■ **Directions**: Produce all the records again exactly as they stand.

[Saved data entries]

==> src/rtl/aes128_key_expansion_ctrl.sv <==
// Sequencer for a single-round AES-128 key-schedule stage: walks rounds 1..NR,
// banks every round key and serves them through a registered read port.
module aes128_key_expansion_ctrl #(
  parameter int KW = 128,
  parameter int NR = 10,
  parameter int IW = 4
) (
  input  logic          clk,
  input  logic          rst_n,
  input  logic          start_i,
  input  logic          abort_i,
  input  logic [KW-1:0] key_i,
  output logic          busy_o,
  output logic          ready_o,
  output logic          done_o,
  output logic [KW-1:0] ks_key_o,
  output logic [IW-1:0] ks_round_o,
  output logic [7:0]    ks_rcon_o,
  input  logic [KW-1:0] ks_next_i,
  input  logic          rd_en_i,
  input  logic [IW-1:0] rd_idx_i,
  output logic [KW-1:0] rd_key_o,
  output logic          rd_valid_o,
  output logic          rd_err_o
);

  typedef enum logic [1:0] {ST_IDLE, ST_EXPAND, ST_READY} state_t;

  localparam logic [IW-1:0] LAST_RND = IW'(NR);

  state_t        r_state;
  state_t        w_stateNext;
  logic [KW-1:0] r_bank [0:NR];
  logic [KW-1:0] r_curKey;
  logic [IW-1:0] r_rnd;
  logic          r_done;
  logic [KW-1:0] r_rdKey;
  logic          r_rdValid;
  logic          r_rdErr;
  logic          w_busy;
  logic          w_ready;
  logic          w_lastRound;
  logic          w_load;
  logic          w_step;
  logic [7:0]    w_rcon;

  // Abort outranks everything, so it masks both the load and the round step.
  assign w_lastRound = (r_rnd == LAST_RND);
  assign w_load      = !abort_i && start_i && !w_busy;
  assign w_step      = !abort_i && w_busy;

  always_ff @(posedge clk or negedge rst_n) begin
    if (!rst_n) begin
      r_state <= ST_IDLE;
    end else begin
      r_state <= w_stateNext;
    end
  end

  always_comb begin
    w_stateNext = r_state;
    w_busy      = 1'b0;
    w_ready     = 1'b0;
    case (r_state)
      ST_IDLE: begin
        if (start_i) w_stateNext = ST_EXPAND;
      end
      ST_EXPAND: begin
        w_busy = 1'b1;
        if (w_lastRound) w_stateNext = ST_READY;
      end
      ST_READY: begin
        w_ready = 1'b1;
        if (start_i) w_stateNext = ST_EXPAND;
      end
      default: w_stateNext = ST_IDLE;
    endcase
    if (abort_i) w_stateNext = ST_IDLE;
  end

  always_ff @(posedge clk or negedge rst_n) begin
    if (!rst_n) begin
      r_curKey <= '0;
      r_rnd    <= '0;
      r_done   <= 1'b0;
    end else begin
      r_done <= w_step && w_lastRound;
      if (w_load) begin
        r_curKey <= key_i;
        r_rnd    <= IW'(1);
      end else if (w_step) begin
        r_curKey <= ks_next_i;
        if (!w_lastRound) r_rnd <= r_rnd + IW'(1);
      end
    end
  end

  always_ff @(posedge clk or negedge rst_n) begin
    if (!rst_n) begin
      for (int i = 0; i <= NR; i++) r_bank[i] <= '0;
    end else if (w_load) begin
      r_bank[0] <= key_i;
    end else if (w_step) begin
      r_bank[r_rnd] <= ks_next_i;
    end
  end

  // Reads see the bank as it was before this edge, so a read issued together
  // with a restart still returns the old schedule.
  always_ff @(posedge clk or negedge rst_n) begin
    if (!rst_n) begin
      r_rdKey   <= '0;
      r_rdValid <= 1'b0;
      r_rdErr   <= 1'b0;
    end else begin
      r_rdValid <= 1'b0;
      r_rdErr   <= 1'b0;
      if (rd_en_i) begin
        if (w_ready && (rd_idx_i <= LAST_RND)) begin
          r_rdKey   <= r_bank[rd_idx_i];
          r_rdValid <= 1'b1;
        end else begin
          r_rdKey <= '0;
          r_rdErr <= 1'b1;
        end
      end
    end
  end

  always_comb begin
    w_rcon = 8'h00;
    if (w_busy) begin
      case (r_rnd)
        IW'(1):  w_rcon = 8'h01;
        IW'(2):  w_rcon = 8'h02;
        IW'(3):  w_rcon = 8'h04;
        IW'(4):  w_rcon = 8'h08;
        IW'(5):  w_rcon = 8'h10;
        IW'(6):  w_rcon = 8'h20;
        IW'(7):  w_rcon = 8'h40;
        IW'(8):  w_rcon = 8'h80;
        IW'(9):  w_rcon = 8'h1b;
        IW'(10): w_rcon = 8'h36;
        default: w_rcon = 8'h00;
      endcase
    end
  end

  assign busy_o     = w_busy;
  assign ready_o    = w_ready;
  assign done_o     = r_done;
  assign ks_key_o   = r_curKey;
  assign ks_round_o = w_busy ? r_rnd : '0;
  assign ks_rcon_o  = w_rcon;
  assign rd_key_o   = r_rdKey;
  assign rd_valid_o = r_rdValid;
  assign rd_err_o   = r_rdErr;

endmodule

■ **Answer to the exercise**:
==> src/rtl/aes128_key_expansion_ctrl.sv <==
// Sequencer for a single-round AES-128 key-schedule stage: walks rounds 1..NR,
// banks every round key and serves them through a registered read port.
module aes128_key_expansion_ctrl #(
  parameter int KW = 128,
  parameter int NR = 10,
  parameter int IW = 4
) (
  input  logic          clk,
  input  logic          rst_n,
  input  logic          start_i,
  input  logic          abort_i,
  input  logic [KW-1:0] key_i,
  output logic          busy_o,
  output logic          ready_o,
  output logic          done_o,
  output logic [KW-1:0] ks_key_o,
  output logic [IW-1:0] ks_round_o,
  output logic [7:0]    ks_rcon_o,
  input  logic [KW-1:0] ks_next_i,
  input  logic          rd_en_i,
  input  logic [IW-1:0] rd_idx_i,
  output logic [KW-1:0] rd_key_o,
  output logic          rd_valid_o,
  output logic          rd_err_o
);

  typedef enum logic [1:0] {ST_IDLE, ST_EXPAND, ST_READY} state_t;

  localparam logic [IW-1:0] LAST_RND = IW'(NR);

  state_t        r_state;
  state_t        w_stateNext;
  logic [KW-1:0] r_bank [0:NR];
  logic [KW-1:0] r_curKey;
  logic [IW-1:0] r_rnd;
  logic          r_done;
  logic [KW-1:0] r_rdKey;
  logic          r_rdValid;
  logic          r_rdErr;
  logic          w_busy;
  logic          w_ready;
  logic          w_lastRound;
  logic          w_load;
  logic          w_step;
  logic [7:0]    w_rcon;

  // Abort outranks everything, so it masks both the load and the round step.
  assign w_lastRound = (r_rnd == LAST_RND);
  assign w_load      = !abort_i && start_i && !w_busy;
  assign w_step      = !abort_i && w_busy;

  always_ff @(posedge clk or negedge rst_n) begin
    if (!rst_n) begin
      r_state <= ST_IDLE;
    end else begin
      r_state <= w_stateNext;
    end
  end

  always_comb begin
    w_stateNext = r_state;
    w_busy      = 1'b0;
    w_ready     = 1'b0;
    case (r_state)
      ST_IDLE: begin
        if (start_i) w_stateNext = ST_EXPAND;
      end
      ST_EXPAND: begin
        w_busy = 1'b1;
        if (w_lastRound) w_stateNext = ST_READY;
      end
      ST_READY: begin
        w_ready = 1'b1;
        if (start_i) w_stateNext = ST_EXPAND;
      end
      default: w_stateNext = ST_IDLE;
    endcase
    if (abort_i) w_stateNext = ST_IDLE;
  end

  always_ff @(posedge clk or negedge rst_n) begin
    if (!rst_n) begin
      r_curKey <= '0;
      r_rnd    <= '0;
      r_done   <= 1'b0;
    end else begin
      r_done <= w_step && w_lastRound;
      if (w_load) begin
        r_curKey <= key_i;
        r_rnd    <= IW'(1);
      end else if (w_step) begin
        r_curKey <= ks_next_i;
        if (!w_lastRound) r_rnd <= r_rnd + IW'(1);
      end
    end
  end

  always_ff @(posedge clk or negedge rst_n) begin
    if (!rst_n) begin
      for (int i = 0; i <= NR; i++) r_bank[i] <= '0;
    end else if (w_load) begin
      r_bank[0] <= key_i;
    end else if (w_step) begin
      r_bank[r_rnd] <= ks_next_i;
    end
  end

  // Reads see the bank as it was before this edge, so a read issued together
  // with a restart still returns the old schedule.
  always_ff @(posedge clk or negedge rst_n) begin
    if (!rst_n) begin
      r_rdKey   <= '0;
      r_rdValid <= 1'b0;
      r_rdErr   <= 1'b0;
    end else begin
      r_rdValid <= 1'b0;
      r_rdErr   <= 1'b0;
      if (rd_en_i) begin
        if (w_ready && (rd_idx_i <= LAST_RND)) begin
          r_rdKey   <= r_bank[rd_idx_i];
          r_rdValid <= 1'b1;
        end else begin
          r_rdKey <= '0;
          r_rdErr <= 1'b1;
        end
      end
    end
  end

  always_comb begin
    w_rcon = 8'h00;
    if (w_busy) begin
      case (r_rnd)
        IW'(1):  w_rcon = 8'h01;
        IW'(2):  w_rcon = 8'h02;
        IW'(3):  w_rcon = 8'h04;
        IW'(4):  w_rcon = 8'h08;
        IW'(5):  w_rcon = 8'h10;
        IW'(6):  w_rcon = 8'h20;
        IW'(7):  w_rcon = 8'h40;
        IW'(8):  w_rcon = 8'h80;
        IW'(9):  w_rcon = 8'h1b;
        IW'(10): w_rcon = 8'h36;
        default: w_rcon = 8'h00;
      endcase
    end
  end

  assign busy_o     = w_busy;
  assign ready_o    = w_ready;
  assign done_o     = r_done;
  assign ks_key_o   = r_curKey;
  assign ks_round_o = w_busy ? r_rnd : '0;
  assign ks_rcon_o  = w_rcon;
  assign rd_key_o   = r_rdKey;
  assign rd_valid_o = r_rdValid;
  assign rd_err_o   = r_rdErr;

endmodule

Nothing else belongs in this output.